Die Schweiz ist seit 1848 ein Bundesstaat und zählt heute 26 Kantonen. Die einzelnen Kantone verfügen über eine grosse Selbständigkeit, und ihre einstigen politischen Strukturen wirken zum Teil bis heute nach. Entsprechend ergeben sich z.B. bei den für die Familienforschung relevanten historischen Büchern und Dokumenten Unterschiede in Bezug auf deren Alter, Namen, Art, Vielfalt, Archivierung sowie den Bedingungen zu ihrer Einsichtnahme.

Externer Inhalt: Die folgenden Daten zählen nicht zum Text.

**src/rtl/msi_pkg.sv**
```systemverilog
`timescale 1ns/1ps
package msi_pkg;

    typedef enum logic [1:0] {
        LN_INV = 2'd0,
        LN_SHR = 2'd1,
        LN_MOD = 2'd2
    } line_st_t;

    typedef enum logic [1:0] {
        BUS_NONE   = 2'd0,
        BUS_RDMISS = 2'd1,
        BUS_WRMISS = 2'd2,
        BUS_INVAL  = 2'd3
    } bus_cmd_t;

    typedef enum logic [2:0] {
        C_IDLE   = 3'd0,
        C_VICTWB = 3'd1,
        C_ARB    = 3'd2,
        C_FILL   = 3'd3,
        C_SNPWB  = 3'd4,
        C_RESP   = 3'd5
    } ctl_st_t;

endpackage

```
**src/rtl/msi_line_store.sv**
```systemverilog
`timescale 1ns/1ps
// Tag, state and data arrays with two read ports (processor side, snoop side)
// and one write port owned by the sequencer.
module msi_line_store
    import msi_pkg::*;
#(
    parameter int IDX_W = 2,
    parameter int TAG_W = 7,
    parameter int BLK_W = 32
) (
    input  logic             clk,
    input  logic             rst_n,
    input  logic [IDX_W-1:0] a_idx,
    output logic [TAG_W-1:0] a_tag,
    output line_st_t         a_st,
    output logic [BLK_W-1:0] a_data,
    input  logic [IDX_W-1:0] b_idx,
    output logic [TAG_W-1:0] b_tag,
    output line_st_t         b_st,
    output logic [BLK_W-1:0] b_data,
    input  logic             wr_en,
    input  logic [IDX_W-1:0] wr_idx,
    input  logic [TAG_W-1:0] wr_tag,
    input  line_st_t         wr_st,
    input  logic [BLK_W-1:0] wr_data
);
    localparam int LINES = 1 << IDX_W;

    line_st_t         st_q  [LINES];
    logic [TAG_W-1:0] tag_q [LINES];
    logic [BLK_W-1:0] dat_q [LINES];

    for (genvar i = 0; i < LINES; i++) begin : g_line
        always_ff @(posedge clk or negedge rst_n) begin
            if (!rst_n) begin
                st_q[i]  <= LN_INV;
                tag_q[i] <= '0;
                dat_q[i] <= '0;
            end else if (wr_en && (wr_idx == IDX_W'(i))) begin
                st_q[i]  <= wr_st;
                tag_q[i] <= wr_tag;
                dat_q[i] <= wr_data;
            end
        end
    end

    assign a_tag  = tag_q[a_idx];
    assign a_st   = st_q[a_idx];
    assign a_data = dat_q[a_idx];
    assign b_tag  = tag_q[b_idx];
    assign b_st   = st_q[b_idx];
    assign b_data = dat_q[b_idx];

endmodule

```
**src/rtl/msi_cpu_eval.sv**
```systemverilog
`timescale 1ns/1ps
// Classifies a processor access against the indexed line.
module msi_cpu_eval
    import msi_pkg::*;
#(
    parameter int TAG_W = 7
) (
    input  logic             we,
    input  logic [TAG_W-1:0] req_tag,
    input  logic [TAG_W-1:0] line_tag,
    input  line_st_t         line_st,
    output logic             hit,
    output logic             local_done,
    output logic             upgrade,
    output logic             victim_dirty
);
    always_comb begin
        hit          = (line_st != LN_INV) && (line_tag == req_tag);
        local_done   = hit && (!we || (line_st == LN_MOD));
        upgrade      = hit && we && (line_st == LN_SHR);
        victim_dirty = !hit && (line_st == LN_MOD);
    end
endmodule

```
**src/rtl/msi_snoop_eval.sv**
```systemverilog
`timescale 1ns/1ps
// Decides the reaction of one line to a peer bus transaction.
module msi_snoop_eval
    import msi_pkg::*;
#(
    parameter int TAG_W = 7
) (
    input  logic             valid,
    input  logic [1:0]       cmd,
    input  logic [TAG_W-1:0] snp_tag,
    input  logic [TAG_W-1:0] line_tag,
    input  line_st_t         line_st,
    output logic             need_wb,
    output logic             change,
    output line_st_t         next_st
);
    logic match;
    logic is_rd;
    logic is_kill;

    always_comb begin
        match   = valid && (line_st != LN_INV) && (line_tag == snp_tag);
        is_rd   = (cmd == 2'(BUS_RDMISS));
        is_kill = (cmd == 2'(BUS_WRMISS)) || (cmd == 2'(BUS_INVAL));
        need_wb = match && (is_rd || is_kill) && (line_st == LN_MOD);
        change  = match && (is_kill || (is_rd && line_st == LN_MOD));
        next_st = line_st;
        if (match && is_kill)
            next_st = LN_INV;
        else if (match && is_rd && line_st == LN_MOD)
            next_st = LN_SHR;
    end
endmodule

```
**src/rtl/msi_snoop_ctrl.sv**
```systemverilog
`timescale 1ns/1ps
module msi_snoop_ctrl
    import msi_pkg::*;
#(
    parameter int ADDR_W = 10,
    parameter int WORD_W = 16,
    parameter int OFF_W  = 1,
    parameter int IDX_W  = 2
) (
    input  logic                      clk,
    input  logic                      rst_n,
    input  logic                      cpu_req,
    input  logic                      cpu_we,
    input  logic [ADDR_W-1:0]         cpu_addr,
    input  logic [WORD_W-1:0]         cpu_wdata,
    output logic                      cpu_busy,
    output logic                      cpu_done,
    output logic [WORD_W-1:0]         cpu_rdata,
    output logic                      bus_req,
    input  logic                      bus_gnt,
    output logic [1:0]                bus_cmd,
    output logic [ADDR_W-OFF_W-1:0]   bus_baddr,
    input  logic                      snoop_valid,
    input  logic [1:0]                snoop_cmd,
    input  logic [ADDR_W-OFF_W-1:0]   snoop_baddr,
    output logic                      snoop_ack,
    output logic                      snoop_supply,
    output logic [(WORD_W<<OFF_W)-1:0] snoop_data,
    output logic                      mem_req,
    output logic                      mem_we,
    output logic [ADDR_W-OFF_W-1:0]   mem_baddr,
    output logic [(WORD_W<<OFF_W)-1:0] mem_wdata,
    input  logic [(WORD_W<<OFF_W)-1:0] mem_rdata,
    input  logic                      mem_ack
);
    localparam int BADDR_W = ADDR_W - OFF_W;
    localparam int TAG_W   = BADDR_W - IDX_W;
    localparam int BLK_W   = WORD_W << OFF_W;

    // ---------------- sequencer registers ----------------
    ctl_st_t           state, nxt;
    ctl_st_t           ret_q, ret_n;
    logic              we_q, we_n;
    logic [ADDR_W-1:0] addr_q, addr_n;
    logic [WORD_W-1:0] wdat_q, wdat_n;
    logic [WORD_W-1:0] rdat_q, rdat_n;

    // ---------------- line store ----------------
    logic [IDX_W-1:0]  a_idx, b_idx, wr_idx;
    logic [TAG_W-1:0]  a_tag, b_tag, wr_tag;
    line_st_t          a_st, b_st, wr_st;
    logic [BLK_W-1:0]  a_data, b_data, wr_data;
    logic              wr_en;

    logic [ADDR_W-1:0] look_addr;
    logic [TAG_W-1:0]  look_tag;
    logic [OFF_W-1:0]  look_off;
    logic [TAG_W-1:0]  snp_tag;

    assign look_addr = (state == C_IDLE) ? cpu_addr : addr_q;
    assign look_off  = look_addr[OFF_W-1:0];
    assign a_idx     = look_addr[OFF_W +: IDX_W];
    assign look_tag  = look_addr[ADDR_W-1 -: TAG_W];
    assign b_idx     = snoop_baddr[IDX_W-1:0];
    assign snp_tag   = snoop_baddr[BADDR_W-1 -: TAG_W];

    msi_line_store #(.IDX_W(IDX_W), .TAG_W(TAG_W), .BLK_W(BLK_W)) u_store (
        .clk(clk), .rst_n(rst_n),
        .a_idx(a_idx), .a_tag(a_tag), .a_st(a_st), .a_data(a_data),
        .b_idx(b_idx), .b_tag(b_tag), .b_st(b_st), .b_data(b_data),
        .wr_en(wr_en), .wr_idx(wr_idx), .wr_tag(wr_tag), .wr_st(wr_st), .wr_data(wr_data)
    );

    logic c_hit, c_local, c_upgrade, c_victim;
    logic cpu_we_eff;
    assign cpu_we_eff = (state == C_IDLE) ? cpu_we : we_q;

    msi_cpu_eval #(.TAG_W(TAG_W)) u_cpu_eval (
        .we(cpu_we_eff), .req_tag(look_tag), .line_tag(a_tag), .line_st(a_st),
        .hit(c_hit), .local_done(c_local), .upgrade(c_upgrade), .victim_dirty(c_victim)
    );

    logic     s_need_wb, s_change;
    line_st_t s_next;

    msi_snoop_eval #(.TAG_W(TAG_W)) u_snoop_eval (
        .valid(snoop_valid), .cmd(snoop_cmd), .snp_tag(snp_tag),
        .line_tag(b_tag), .line_st(b_st),
        .need_wb(s_need_wb), .change(s_change), .next_st(s_next)
    );

    function automatic logic [WORD_W-1:0] pick_word(input logic [BLK_W-1:0] blk,
                                                    input logic [OFF_W-1:0] off);
        return blk[off*WORD_W +: WORD_W];
    endfunction

    function automatic logic [BLK_W-1:0] put_word(input logic [BLK_W-1:0] blk,
                                                  input logic [OFF_W-1:0] off,
                                                  input logic [WORD_W-1:0] w);
        logic [BLK_W-1:0] r;
        r = blk;
        r[off*WORD_W +: WORD_W] = w;
        return r;
    endfunction

    logic snp_take;
    assign snp_take = snoop_valid && ((state == C_IDLE) || (state == C_ARB));

    // ---------------- state register ----------------
    always_ff @(posedge clk or negedge rst_n) begin
        if (!rst_n) begin
            state  <= C_IDLE;
            ret_q  <= C_IDLE;
            we_q   <= 1'b0;
            addr_q <= '0;
            wdat_q <= '0;
            rdat_q <= '0;
        end else begin
            state  <= nxt;
            ret_q  <= ret_n;
            we_q   <= we_n;
            addr_q <= addr_n;
            wdat_q <= wdat_n;
            rdat_q <= rdat_n;
        end
    end

    // ---------------- next state and outputs ----------------
    always_comb begin
        nxt          = state;
        ret_n        = ret_q;
        we_n         = we_q;
        addr_n       = addr_q;
        wdat_n       = wdat_q;
        rdat_n       = rdat_q;
        wr_en        = 1'b0;
        wr_idx       = a_idx;
        wr_tag       = a_tag;
        wr_st        = a_st;
        wr_data      = a_data;
        cpu_busy     = (state != C_IDLE);
        cpu_done     = (state == C_RESP);
        cpu_rdata    = rdat_q;
        bus_req      = (state == C_ARB);
        bus_cmd      = 2'(BUS_NONE);
        bus_baddr    = addr_q[ADDR_W-1:OFF_W];
        snoop_ack    = 1'b0;
        snoop_supply = 1'b0;
        snoop_data   = '0;
        mem_req      = 1'b0;
        mem_we       = 1'b0;
        mem_baddr    = addr_q[ADDR_W-1:OFF_W];
        mem_wdata    = '0;

        if (snp_take) begin
            // peer transaction first: it already owns the bus order
            if (s_need_wb) begin
                ret_n = state;
                nxt   = C_SNPWB;
            end else begin
                snoop_ack = 1'b1;
                if (s_change) begin
                    wr_en   = 1'b1;
                    wr_idx  = b_idx;
                    wr_tag  = b_tag;
                    wr_st   = s_next;
                    wr_data = b_data;
                end
            end
        end else begin
            unique case (state)
                C_IDLE: begin
                    if (cpu_req) begin
                        we_n   = cpu_we;
                        addr_n = cpu_addr;
                        wdat_n = cpu_wdata;
                        if (c_local) begin
                            nxt = C_RESP;
                            if (cpu_we) begin
                                wr_en   = 1'b1;
                                wr_data = put_word(a_data, look_off, cpu_wdata);
                            end else begin
                                rdat_n = pick_word(a_data, look_off);
                            end
                        end else if (c_victim) begin
                            nxt = C_VICTWB;
                        end else begin
                            nxt = C_ARB;
                        end
                    end
                end
                C_VICTWB: begin
                    mem_req   = 1'b1;
                    mem_we    = 1'b1;
                    mem_baddr = {a_tag, a_idx};
                    mem_wdata = a_data;
                    if (mem_ack) begin
                        wr_en = 1'b1;
                        wr_st = LN_INV;
                        nxt   = C_ARB;
                    end
                end
                C_ARB: begin
                    if (bus_gnt) begin
                        if (c_upgrade) begin
                            bus_cmd = 2'(BUS_INVAL);
                            wr_en   = 1'b1;
                            wr_st   = LN_MOD;
                            wr_data = put_word(a_data, look_off, wdat_q);
                            nxt     = C_RESP;
                        end else if (we_q) begin
                            bus_cmd = 2'(BUS_WRMISS);
                            nxt     = C_FILL;
                        end else begin
                            bus_cmd = 2'(BUS_RDMISS);
                            nxt     = C_FILL;
                        end
                    end
                end
                C_FILL: begin
                    mem_req = 1'b1;
                    if (mem_ack) begin
                        wr_en  = 1'b1;
                        wr_tag = look_tag;
                        if (we_q) begin
                            wr_st   = LN_MOD;
                            wr_data = put_word(mem_rdata, look_off, wdat_q);
                        end else begin
                            wr_st   = LN_SHR;
                            wr_data = mem_rdata;
                            rdat_n  = pick_word(mem_rdata, look_off);
                        end
                        nxt = C_RESP;
                    end
                end
                C_SNPWB: begin
                    snoop_supply = 1'b1;
                    snoop_data   = b_data;
                    mem_req      = 1'b1;
                    mem_we       = 1'b1;
                    mem_baddr    = snoop_baddr;
                    mem_wdata    = b_data;
                    if (mem_ack) begin
                        snoop_ack = 1'b1;
                        wr_en     = 1'b1;
                        wr_idx    = b_idx;
                        wr_tag    = b_tag;
                        wr_st     = s_next;
                        wr_data   = b_data;
                        nxt       = ret_q;
                    end
                end
                C_RESP: begin
                    nxt = C_IDLE;
                end
                default: begin
                    nxt = C_IDLE;
                end
            endcase
        end
    end

    // ---------------- assertions ----------------
    assert_cmd_with_grant_R13: assert property (@(posedge clk) disable iff (!rst_n)
        (bus_cmd != 2'(BUS_NONE)) |-> (bus_gnt && bus_req));

    assert_snoop_first_R11: assert property (@(posedge clk) disable iff (!rst_n)
        (bus_cmd != 2'(BUS_NONE)) |-> !snoop_valid);

    assert_done_pulse_R13: assert property (@(posedge clk) disable iff (!rst_n)
        cpu_done |=> !cpu_done);

    assert_mem_hold_R13: assert property (@(posedge clk) disable iff (!rst_n)
        (mem_req && !mem_ack) |=> (mem_req && $stable(mem_baddr)));

    assert_supply_writes_back_R9: assert property (@(posedge clk) disable iff (!rst_n)
        snoop_supply |-> (mem_req && mem_we));

    assert_victim_before_miss_R4: assert property (@(posedge clk) disable iff (!rst_n)
        (mem_req && mem_we && !snoop_supply) |-> (bus_cmd == 2'(BUS_NONE) && cpu_busy));

endmodule

```
**config.mk**
```make
export PLATFORM = sky130hd
export DESIGN_NAME = msi_snoop_ctrl
export DESIGN_NICKNAME = d
export VERILOG_FILES = /design/src/rtl/msi_pkg.sv /design/src/rtl/msi_line_store.sv /design/src/rtl/msi_cpu_eval.sv /design/src/rtl/msi_snoop_eval.sv /design/src/rtl/msi_snoop_ctrl.sv
export SDC_FILE = /design/constraint.sdc
export NUM_CORES = 1
export LEC_CHECK = 0
export BUFFER_PORTS_ARGS = -buffer_cell sky130_fd_sc_hd__clkbuf_2
export CORE_MARGIN = 4
export CORE_UTILIZATION = 45
export CTS_BUF_LIST = sky130_fd_sc_hd__clkbuf_16
export CTS_CLUSTER_DIAMETER = 60
export DETAILED_ROUTE_END_ITERATION = 8
export SKIP_CTS_REPAIR_TIMING = 1
export SYNTH_ARGS = -nofsm -noshare
export SYNTH_HDL_FRONTEND = slang
export SYNTH_SLANG_ARGS = --single-unit
```
**constraint.sdc**
```tcl
create_clock -name clk -period 5.22 [get_ports clk]
set_input_delay 1.044 -clock clk [delete_from_list [all_inputs] [get_ports clk]]
set_output_delay 1.044 -clock clk [all_outputs]
set_load 0.01 [all_outputs]
```
==> metrics, run 1 <==
status finished, final reports clean; Slew @ Worst Pin 1.09 ns; max_slew headroom 27.2%; Setup Viol. Count Final 0; share of synthesized area occupied by flip-flops and latches 33.8%; top post-synthesis cells by area dfrtp_1, mux2_2, mux2i_1, mux4_2, nand2_1; Max VDD drop 0.481 mV; ratio of cells with drive above 1 in the final layout 32.1%; synthesis-to-finish area growth 16.1%; number of enable flip-flop cells after synthesis 0; Pwr Density 741 nW/um^2; TritonCTS clock tree yes; WL/cell 25.6 um; worst path arrival time 3.94 ns; number of diodes 0; WL final 57000 um; Remaining DRCs 0; fin util 53.0%; Initial Util 45.7%; Synth Warn # 0; vias per cell 6.49; post-synthesis cell type count 73; leak pwr 8.54 nW; number of DRC markers in iteration 0 1272; Clock Latency Late Sink 0.58 ns; total power 0.0136 W; chip height 195 um; DRT antenna net count 0; cells after synthesis 1618; max_cap viols 0; die area 38100 um^2; clk root buf clkbuf_16; Reg clk slew, reported paths 0.06 ns; clk buf depth 3; startpoint types flip-flop; largest net degree at the start of global routing 108; ratio of final minimum period to clock period 95.5%; syn_nets 1694; dominant cell type by area after synthesis dfrtp_1; Mapped Area 15800 um^2; RSZ-0062 raised after global routing false; Final Wtd Congestion 0.912; Synth top area share 33.8%; H-tree levels 1; initial antenna violation count 0; final max-slew violation count 0; Hold Fails Final Rpt 0; most frequent cell after synthesis nand2_1; HP Class reg -> reg; Num CTS Buffers 27; Synth top cells by count nand2_1, dfrtp_1, mux2_2; HPWL after detailed placement 38900 um; core area 34500 um^2; Ports 183; fin nets 1830; first-pass GRT wire length 87100 um; Most used DFF post-synth dfrtp_1; Final Skew 0.0166 ns; PortBufs 182; CP required 4.18 ns; vias in the first global route 14400; width of the chip 195 um; Async S/R FF share, synth 100%; routed via count 14500; Tmin final 4.98 ns; drt first pass iters 6; WS Path Type reg -> out; clock sink count 213; crit path max fanout 13; row cnt 68; max frequency 201 MHz; Worst setup EP type output pin; #FFs+latches synth 213; Syn Area/Cell 9.75 um^2; grt total ovfl 0; GRT Overall Usage 29.0%
-- worst max-delay path: stages (launching register included) --
cell and delay, ns:
dfrtp_1 0.55, nor3_4 0.23, buf_12 0.15, buf_4 0.21, mux2_4 0.35, mux2i_1 0.34, xor2_1 0.17, or3_1 0.57
nor4_4 0.49, o21a_1 0.17, clkbuf_2 0.13
-- area by class of cell --
cell class / count / area [um^2]
Clock buffer: 27 / 676
Clock inverter: 23 / 320
Fill cell: 3225 / 16200
Inverter: 45 / 183
Multi-Input combinational cell: 1216 / 9690
Sequential cell: 213 / 5330
Tap cell: 455 / 569
Timing Repair Buffer: 251 / 1540
-- path summary, 6_finish.rpt --
path	start	cells after the start	slack [ns]	to
max in group asynchronous	rst_n	2	3.48	u_store.tag_q[0]
worst min register to register	cpu_rdata[10]	1	0.50	cpu_rdata[10]
min in group asynchronous	rst_n	1	0.55	u_store.dat_q[57]
worst min-delay path	cpu_rdata[10]	1	0.50	cpu_rdata[10]
worst max-delay path	state[0]	10	0.24	bus_cmd[1]
worst max register to register	state[0]	12	0.77	u_store.dat_q[117]
-- sequential cells by signal (all words and copies together) (netlist names) --
register / count
cpu_rdata: 16
u_store.tag_q: 28
u_store.dat_q: 128
state: 3
we_q: 1
u_store.st_q: 8
addr_q: 10
ret_q: 3
wdat_q: 16
-- report_power, final --
| part | internal [W] | switching [W] |
|---|---|---|
| clock | 0.00130 | 0.000804 |
| sequential | 0.00242 | 0.000744 |
| combinational | 0.00346 | 0.00483 |
-- per-stage QoR --
stage	setup TNS, ns	instances	worst slack, ns	area [um^2]	hold slack, ns
final	0	2230	0.236	18300	0.505
after global placement	0	2177	0.419	17300	0.479
after CTS	-0.0515	2227	-0.0515	18300	0.509
after detailed placement	0	2177	0.339	17300	0.495
after floorplan	0	1618	0.631	15800	0.457
after global routing	0	2230	0.0547	18300	0.524
-- kinds of logic after synthesis --
family	synth area share, %
multiplexers	32.8
XOR/XNOR	0.722
AND/OR/NAND/NOR	12.2
AO/OA/AOI/OAI	15.3
buffers and inverters	5.21
flip-flops	33.8
-- placed cells by master, fill, tap and decap left out, drive strengths merged, types with 16 or more instances in the layout --
master / Yosys / layout
dfrtp: 213 / 213
nor4: 18 / 18
buf: 55 / 70
mux2: 215 / 215
a21oi: 32 / 32
o22ai: 21 / 21
a31oi: 51 / 51
o21bai: 30 / 30
and3: 21 / 21
o22a: 16 / 16
inv: 41 / 44
nand2: 274 / 274
nor2: 49 / 49
clkinv: 3 / 16
nand3: 25 / 25
mux4: 52 / 52
clkbuf: 89 / 208
mux2i: 156 / 156
a211oi: 34 / 34
a221o: 20 / 20
o21ai: 70 / 70
-- per-layer routing --
metal	track usage, %	up-vias	routed length [um]
met5	0	-	0
met4	10.7	0	2270
met3	5.09	162	4670
met2	47.3	794	26900
met1	38.8	7207	23200
li1	-	6300	-
Power figures use the tool's default switching activity.
==> inputs of run 2 (changes only) <==
CORE_UTILIZATION = 55   (was 45)
PLACE_DENSITY = 0.76   (was default)
SYNTH_HIERARCHICAL = 1   (was default)
==> run 2 against run 1 <==
Effect of this change:
- utilization is 10 points higher
- routed wire length is 8.4% lower
- non-clock buffer count is 23 lower
- sequential share of layout area is 1.2 points higher
- clock power is 16% lower
- synthesized area is 0.79% lower
- synthesized cell count is 16% lower
- cell area is 3.9% lower
- sequential power is 13% lower
- clock-buffer cell count is 2 lower
- hold slack worse by 0.010 ns
- sequential cell count stayed put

Immerhin wurden die Kirchenbücher (Tauf-, Ehe- und Bestattungsregister) sowie die späteren Familienregister, schweizweit nach einigermassen einheitlichen Regeln geführt. Sie unterscheiden sich vor allem in der Sprache in der sie abgefasst wurden (deutsch, französisch, italienisch, rätoromanisch, lateinisch) und in der verwendeten Schreibschrift (deutsche Schreibschrift in der deutschsprachigen Schweiz und lateinische Schreibschrift in der übrigen Schweiz und für lateinische Texte). Auch gibt es grosse Unterschiede hinsichtlich der Schreibfreudigkeit der Verfasser.